START Information provided
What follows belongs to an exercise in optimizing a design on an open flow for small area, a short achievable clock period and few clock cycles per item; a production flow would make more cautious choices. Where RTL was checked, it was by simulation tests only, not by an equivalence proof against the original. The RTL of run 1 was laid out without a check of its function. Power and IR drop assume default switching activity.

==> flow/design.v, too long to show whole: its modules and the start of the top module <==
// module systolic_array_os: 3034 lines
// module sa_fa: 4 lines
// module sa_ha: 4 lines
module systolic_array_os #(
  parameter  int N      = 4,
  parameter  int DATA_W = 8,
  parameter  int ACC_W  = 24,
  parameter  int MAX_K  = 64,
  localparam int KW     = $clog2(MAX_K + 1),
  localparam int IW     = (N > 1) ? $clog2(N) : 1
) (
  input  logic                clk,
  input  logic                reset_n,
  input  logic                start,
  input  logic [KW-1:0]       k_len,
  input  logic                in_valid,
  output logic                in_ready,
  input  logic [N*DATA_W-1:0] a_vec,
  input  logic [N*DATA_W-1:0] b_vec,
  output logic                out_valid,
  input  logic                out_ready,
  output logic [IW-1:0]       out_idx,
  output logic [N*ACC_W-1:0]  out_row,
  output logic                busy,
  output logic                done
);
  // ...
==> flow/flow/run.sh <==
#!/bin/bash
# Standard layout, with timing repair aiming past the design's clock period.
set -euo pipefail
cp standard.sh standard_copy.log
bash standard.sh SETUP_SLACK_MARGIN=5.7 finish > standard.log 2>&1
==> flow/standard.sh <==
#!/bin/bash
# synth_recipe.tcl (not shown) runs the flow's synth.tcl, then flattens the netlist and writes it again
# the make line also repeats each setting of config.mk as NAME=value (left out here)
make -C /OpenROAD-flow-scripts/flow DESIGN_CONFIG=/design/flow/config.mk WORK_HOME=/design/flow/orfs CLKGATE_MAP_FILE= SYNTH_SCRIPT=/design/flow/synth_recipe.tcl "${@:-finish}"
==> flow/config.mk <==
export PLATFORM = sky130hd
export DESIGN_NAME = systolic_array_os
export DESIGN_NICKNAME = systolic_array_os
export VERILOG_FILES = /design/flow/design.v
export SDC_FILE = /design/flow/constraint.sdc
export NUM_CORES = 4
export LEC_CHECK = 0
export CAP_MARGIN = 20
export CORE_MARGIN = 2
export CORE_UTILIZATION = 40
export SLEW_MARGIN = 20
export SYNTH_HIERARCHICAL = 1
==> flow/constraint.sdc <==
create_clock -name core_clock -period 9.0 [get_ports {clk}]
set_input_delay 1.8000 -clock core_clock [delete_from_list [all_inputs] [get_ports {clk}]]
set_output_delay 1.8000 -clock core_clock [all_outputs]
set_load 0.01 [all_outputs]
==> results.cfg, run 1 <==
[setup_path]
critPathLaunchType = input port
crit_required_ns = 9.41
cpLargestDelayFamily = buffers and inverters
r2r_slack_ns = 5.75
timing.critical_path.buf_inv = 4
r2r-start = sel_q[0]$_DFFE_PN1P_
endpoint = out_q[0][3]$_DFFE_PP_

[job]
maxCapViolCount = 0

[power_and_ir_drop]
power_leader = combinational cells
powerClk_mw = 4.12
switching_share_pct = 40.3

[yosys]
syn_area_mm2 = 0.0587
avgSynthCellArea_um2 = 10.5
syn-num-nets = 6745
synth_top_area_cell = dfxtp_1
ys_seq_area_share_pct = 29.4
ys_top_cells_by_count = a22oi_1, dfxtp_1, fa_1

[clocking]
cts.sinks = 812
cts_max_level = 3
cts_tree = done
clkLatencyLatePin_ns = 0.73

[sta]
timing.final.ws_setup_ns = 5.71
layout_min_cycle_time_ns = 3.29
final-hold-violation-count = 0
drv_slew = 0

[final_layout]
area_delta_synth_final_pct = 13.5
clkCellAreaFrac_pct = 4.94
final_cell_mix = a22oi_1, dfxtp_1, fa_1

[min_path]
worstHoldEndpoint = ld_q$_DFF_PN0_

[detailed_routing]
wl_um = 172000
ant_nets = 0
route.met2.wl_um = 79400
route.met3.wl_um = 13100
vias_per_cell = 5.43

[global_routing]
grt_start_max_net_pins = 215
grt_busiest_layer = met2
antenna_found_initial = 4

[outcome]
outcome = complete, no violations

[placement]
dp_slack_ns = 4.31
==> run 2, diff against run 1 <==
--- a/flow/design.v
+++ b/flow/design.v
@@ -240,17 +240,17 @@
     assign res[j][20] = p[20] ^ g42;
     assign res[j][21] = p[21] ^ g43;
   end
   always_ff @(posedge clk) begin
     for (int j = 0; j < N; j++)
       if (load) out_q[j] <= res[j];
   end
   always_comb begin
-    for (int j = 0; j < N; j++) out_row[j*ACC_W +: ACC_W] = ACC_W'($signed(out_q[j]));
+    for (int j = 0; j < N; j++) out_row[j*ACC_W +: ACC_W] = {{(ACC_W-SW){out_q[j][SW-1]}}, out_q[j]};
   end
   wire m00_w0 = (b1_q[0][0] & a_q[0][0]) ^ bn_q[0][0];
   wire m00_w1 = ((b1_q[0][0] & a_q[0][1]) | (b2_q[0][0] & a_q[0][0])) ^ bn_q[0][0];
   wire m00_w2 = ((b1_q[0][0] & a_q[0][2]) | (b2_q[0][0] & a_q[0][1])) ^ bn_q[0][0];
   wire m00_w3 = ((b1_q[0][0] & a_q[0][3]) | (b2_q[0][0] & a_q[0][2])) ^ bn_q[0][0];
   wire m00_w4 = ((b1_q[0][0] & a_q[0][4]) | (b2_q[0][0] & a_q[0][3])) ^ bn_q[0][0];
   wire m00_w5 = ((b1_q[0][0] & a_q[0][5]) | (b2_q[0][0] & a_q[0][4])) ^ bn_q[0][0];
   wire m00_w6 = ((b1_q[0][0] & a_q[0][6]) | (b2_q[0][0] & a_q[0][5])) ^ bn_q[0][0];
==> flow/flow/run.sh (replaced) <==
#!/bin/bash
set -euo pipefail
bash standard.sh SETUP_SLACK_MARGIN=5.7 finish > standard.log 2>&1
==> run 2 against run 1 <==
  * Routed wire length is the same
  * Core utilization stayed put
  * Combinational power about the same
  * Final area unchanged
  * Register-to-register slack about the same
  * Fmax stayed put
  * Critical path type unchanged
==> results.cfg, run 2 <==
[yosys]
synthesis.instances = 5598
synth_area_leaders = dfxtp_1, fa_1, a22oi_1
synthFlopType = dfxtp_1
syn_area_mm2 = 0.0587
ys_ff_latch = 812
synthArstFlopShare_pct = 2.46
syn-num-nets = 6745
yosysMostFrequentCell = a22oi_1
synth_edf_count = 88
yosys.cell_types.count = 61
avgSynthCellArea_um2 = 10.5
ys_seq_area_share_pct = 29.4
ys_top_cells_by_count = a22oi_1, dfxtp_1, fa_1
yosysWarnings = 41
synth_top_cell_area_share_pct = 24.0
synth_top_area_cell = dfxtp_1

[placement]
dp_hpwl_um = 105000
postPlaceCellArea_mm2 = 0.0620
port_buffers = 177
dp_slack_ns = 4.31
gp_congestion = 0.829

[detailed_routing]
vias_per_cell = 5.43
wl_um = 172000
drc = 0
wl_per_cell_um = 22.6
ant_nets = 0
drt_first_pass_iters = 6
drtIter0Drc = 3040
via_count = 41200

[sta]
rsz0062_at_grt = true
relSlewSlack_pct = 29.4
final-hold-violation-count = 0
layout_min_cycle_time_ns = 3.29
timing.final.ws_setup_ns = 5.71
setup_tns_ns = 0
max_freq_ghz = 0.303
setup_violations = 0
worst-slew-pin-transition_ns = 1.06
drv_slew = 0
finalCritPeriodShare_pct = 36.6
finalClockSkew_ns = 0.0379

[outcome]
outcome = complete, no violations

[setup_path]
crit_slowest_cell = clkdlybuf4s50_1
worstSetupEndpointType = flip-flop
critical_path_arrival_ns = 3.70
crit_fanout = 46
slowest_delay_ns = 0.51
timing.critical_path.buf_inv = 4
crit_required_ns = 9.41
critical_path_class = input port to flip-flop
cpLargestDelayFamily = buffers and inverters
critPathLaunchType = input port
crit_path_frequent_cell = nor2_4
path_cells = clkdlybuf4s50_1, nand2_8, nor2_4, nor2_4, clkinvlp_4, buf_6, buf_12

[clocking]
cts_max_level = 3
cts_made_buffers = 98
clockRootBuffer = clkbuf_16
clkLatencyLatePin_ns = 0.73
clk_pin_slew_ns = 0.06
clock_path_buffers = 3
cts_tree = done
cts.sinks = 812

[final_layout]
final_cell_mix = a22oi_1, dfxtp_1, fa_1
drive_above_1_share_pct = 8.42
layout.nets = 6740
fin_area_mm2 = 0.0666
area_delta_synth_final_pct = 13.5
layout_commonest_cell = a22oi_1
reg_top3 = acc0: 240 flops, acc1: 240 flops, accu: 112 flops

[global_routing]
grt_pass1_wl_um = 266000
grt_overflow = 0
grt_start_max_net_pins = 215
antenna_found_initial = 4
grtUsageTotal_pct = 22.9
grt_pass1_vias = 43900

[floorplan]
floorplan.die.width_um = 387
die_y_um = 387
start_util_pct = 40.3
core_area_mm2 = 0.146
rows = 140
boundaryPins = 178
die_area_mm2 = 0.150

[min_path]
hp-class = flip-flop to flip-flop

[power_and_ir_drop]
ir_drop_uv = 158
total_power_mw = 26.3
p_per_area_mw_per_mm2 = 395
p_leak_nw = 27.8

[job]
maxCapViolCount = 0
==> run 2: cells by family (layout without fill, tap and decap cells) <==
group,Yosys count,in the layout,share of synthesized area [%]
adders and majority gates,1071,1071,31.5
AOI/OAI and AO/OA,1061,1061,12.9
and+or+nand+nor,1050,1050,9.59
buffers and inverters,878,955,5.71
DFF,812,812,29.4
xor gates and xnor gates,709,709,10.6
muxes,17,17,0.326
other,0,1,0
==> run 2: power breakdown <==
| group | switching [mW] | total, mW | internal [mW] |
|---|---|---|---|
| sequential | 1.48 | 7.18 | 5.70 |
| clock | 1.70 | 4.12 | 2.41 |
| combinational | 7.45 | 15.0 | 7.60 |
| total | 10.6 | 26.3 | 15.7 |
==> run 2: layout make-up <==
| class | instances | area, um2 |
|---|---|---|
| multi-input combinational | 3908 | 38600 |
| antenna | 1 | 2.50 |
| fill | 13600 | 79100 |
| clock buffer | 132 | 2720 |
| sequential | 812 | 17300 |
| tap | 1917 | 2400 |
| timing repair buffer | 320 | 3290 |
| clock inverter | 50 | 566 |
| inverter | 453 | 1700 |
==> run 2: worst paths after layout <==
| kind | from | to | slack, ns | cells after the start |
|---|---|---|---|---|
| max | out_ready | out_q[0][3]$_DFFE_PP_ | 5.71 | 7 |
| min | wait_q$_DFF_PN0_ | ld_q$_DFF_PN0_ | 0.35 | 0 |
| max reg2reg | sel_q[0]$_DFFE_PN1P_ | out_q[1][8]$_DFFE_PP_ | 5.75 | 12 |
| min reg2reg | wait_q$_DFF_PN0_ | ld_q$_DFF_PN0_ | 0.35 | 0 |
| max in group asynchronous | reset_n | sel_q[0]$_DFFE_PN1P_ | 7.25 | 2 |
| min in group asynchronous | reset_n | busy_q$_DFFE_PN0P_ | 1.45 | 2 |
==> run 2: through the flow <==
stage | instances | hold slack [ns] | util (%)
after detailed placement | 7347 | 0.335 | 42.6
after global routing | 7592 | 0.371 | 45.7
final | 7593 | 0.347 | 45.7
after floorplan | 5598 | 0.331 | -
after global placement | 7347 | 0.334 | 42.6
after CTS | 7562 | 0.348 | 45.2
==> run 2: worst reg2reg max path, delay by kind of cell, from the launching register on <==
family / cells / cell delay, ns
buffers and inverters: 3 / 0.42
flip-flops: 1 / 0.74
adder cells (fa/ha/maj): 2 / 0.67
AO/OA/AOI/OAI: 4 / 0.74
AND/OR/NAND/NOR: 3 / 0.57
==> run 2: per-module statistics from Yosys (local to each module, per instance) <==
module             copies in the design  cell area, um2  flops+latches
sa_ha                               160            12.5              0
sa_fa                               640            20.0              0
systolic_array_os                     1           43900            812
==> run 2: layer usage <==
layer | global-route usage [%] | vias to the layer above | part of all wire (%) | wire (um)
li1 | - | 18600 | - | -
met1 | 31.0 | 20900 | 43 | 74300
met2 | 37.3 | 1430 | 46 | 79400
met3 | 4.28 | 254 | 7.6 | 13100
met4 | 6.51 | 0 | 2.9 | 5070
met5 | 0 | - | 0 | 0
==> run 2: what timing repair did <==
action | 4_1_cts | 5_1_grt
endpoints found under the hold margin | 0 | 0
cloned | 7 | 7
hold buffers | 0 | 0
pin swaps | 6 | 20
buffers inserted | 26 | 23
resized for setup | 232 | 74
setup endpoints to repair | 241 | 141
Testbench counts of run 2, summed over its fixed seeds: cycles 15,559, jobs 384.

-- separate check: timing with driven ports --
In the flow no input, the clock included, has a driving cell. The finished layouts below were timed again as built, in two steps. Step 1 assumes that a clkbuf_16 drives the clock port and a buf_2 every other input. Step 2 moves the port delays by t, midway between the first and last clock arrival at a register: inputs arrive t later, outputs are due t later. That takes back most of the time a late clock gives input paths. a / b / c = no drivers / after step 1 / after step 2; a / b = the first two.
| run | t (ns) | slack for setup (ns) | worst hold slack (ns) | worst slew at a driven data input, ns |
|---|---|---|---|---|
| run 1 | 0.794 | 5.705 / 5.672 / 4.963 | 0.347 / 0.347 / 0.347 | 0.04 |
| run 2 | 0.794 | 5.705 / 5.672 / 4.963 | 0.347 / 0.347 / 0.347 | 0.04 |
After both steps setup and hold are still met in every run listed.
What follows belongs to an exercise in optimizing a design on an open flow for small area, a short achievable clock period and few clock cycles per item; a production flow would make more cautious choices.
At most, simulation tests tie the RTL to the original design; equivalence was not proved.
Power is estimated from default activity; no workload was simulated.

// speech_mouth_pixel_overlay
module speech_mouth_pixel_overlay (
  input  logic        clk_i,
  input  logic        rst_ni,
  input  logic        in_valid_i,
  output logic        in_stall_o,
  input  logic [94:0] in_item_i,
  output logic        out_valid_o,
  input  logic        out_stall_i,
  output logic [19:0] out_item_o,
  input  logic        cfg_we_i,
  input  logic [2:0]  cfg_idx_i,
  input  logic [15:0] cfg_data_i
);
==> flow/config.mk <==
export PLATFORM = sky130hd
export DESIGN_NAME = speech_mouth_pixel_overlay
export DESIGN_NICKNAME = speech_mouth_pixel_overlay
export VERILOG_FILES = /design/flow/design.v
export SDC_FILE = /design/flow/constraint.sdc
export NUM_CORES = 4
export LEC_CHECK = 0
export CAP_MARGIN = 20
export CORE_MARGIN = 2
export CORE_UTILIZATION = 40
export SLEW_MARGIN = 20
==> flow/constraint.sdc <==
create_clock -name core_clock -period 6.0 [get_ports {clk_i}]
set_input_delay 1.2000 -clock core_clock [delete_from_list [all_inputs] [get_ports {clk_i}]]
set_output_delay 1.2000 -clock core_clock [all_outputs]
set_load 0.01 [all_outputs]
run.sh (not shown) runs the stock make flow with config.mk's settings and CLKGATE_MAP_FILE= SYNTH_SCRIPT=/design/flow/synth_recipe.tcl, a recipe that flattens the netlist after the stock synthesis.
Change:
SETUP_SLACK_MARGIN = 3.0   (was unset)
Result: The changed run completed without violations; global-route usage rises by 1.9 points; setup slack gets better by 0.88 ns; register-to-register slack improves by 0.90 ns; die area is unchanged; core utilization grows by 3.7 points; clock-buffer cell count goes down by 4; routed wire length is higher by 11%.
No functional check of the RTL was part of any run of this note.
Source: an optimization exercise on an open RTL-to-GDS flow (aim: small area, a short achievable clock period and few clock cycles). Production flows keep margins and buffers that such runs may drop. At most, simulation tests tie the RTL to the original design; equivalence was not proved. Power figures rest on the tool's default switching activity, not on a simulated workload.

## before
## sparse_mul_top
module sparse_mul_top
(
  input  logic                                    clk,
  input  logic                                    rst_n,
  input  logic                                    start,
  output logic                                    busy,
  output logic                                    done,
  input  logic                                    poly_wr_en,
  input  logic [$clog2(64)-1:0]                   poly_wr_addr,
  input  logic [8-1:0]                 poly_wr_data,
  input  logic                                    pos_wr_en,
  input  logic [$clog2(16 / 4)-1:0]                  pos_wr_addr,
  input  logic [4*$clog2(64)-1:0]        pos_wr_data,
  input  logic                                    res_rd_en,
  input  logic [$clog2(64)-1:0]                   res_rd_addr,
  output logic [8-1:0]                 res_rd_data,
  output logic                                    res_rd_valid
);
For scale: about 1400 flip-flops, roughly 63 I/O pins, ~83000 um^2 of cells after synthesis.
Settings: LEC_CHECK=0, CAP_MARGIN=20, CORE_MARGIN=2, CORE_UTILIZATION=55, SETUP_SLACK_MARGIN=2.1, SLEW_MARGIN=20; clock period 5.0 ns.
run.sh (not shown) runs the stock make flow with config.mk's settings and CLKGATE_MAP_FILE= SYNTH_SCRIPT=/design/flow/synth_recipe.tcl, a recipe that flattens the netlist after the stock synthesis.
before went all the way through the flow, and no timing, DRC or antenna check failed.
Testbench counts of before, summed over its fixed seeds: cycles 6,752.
END Information provided
● **Task to complete**:
When you reach the line containing "synth_edf_count = 88" in the data above, start copying exactly, and stop after the line containing "port_buffers = 177".

● **Expected answer**:
synth_edf_count = 88
yosys.cell_types.count = 61
avgSynthCellArea_um2 = 10.5
ys_seq_area_share_pct = 29.4
ys_top_cells_by_count = a22oi_1, dfxtp_1, fa_1
yosysWarnings = 41
synth_top_cell_area_share_pct = 24.0
synth_top_area_cell = dfxtp_1

[placement]
dp_hpwl_um = 105000
postPlaceCellArea_mm2 = 0.0620
port_buffers = 177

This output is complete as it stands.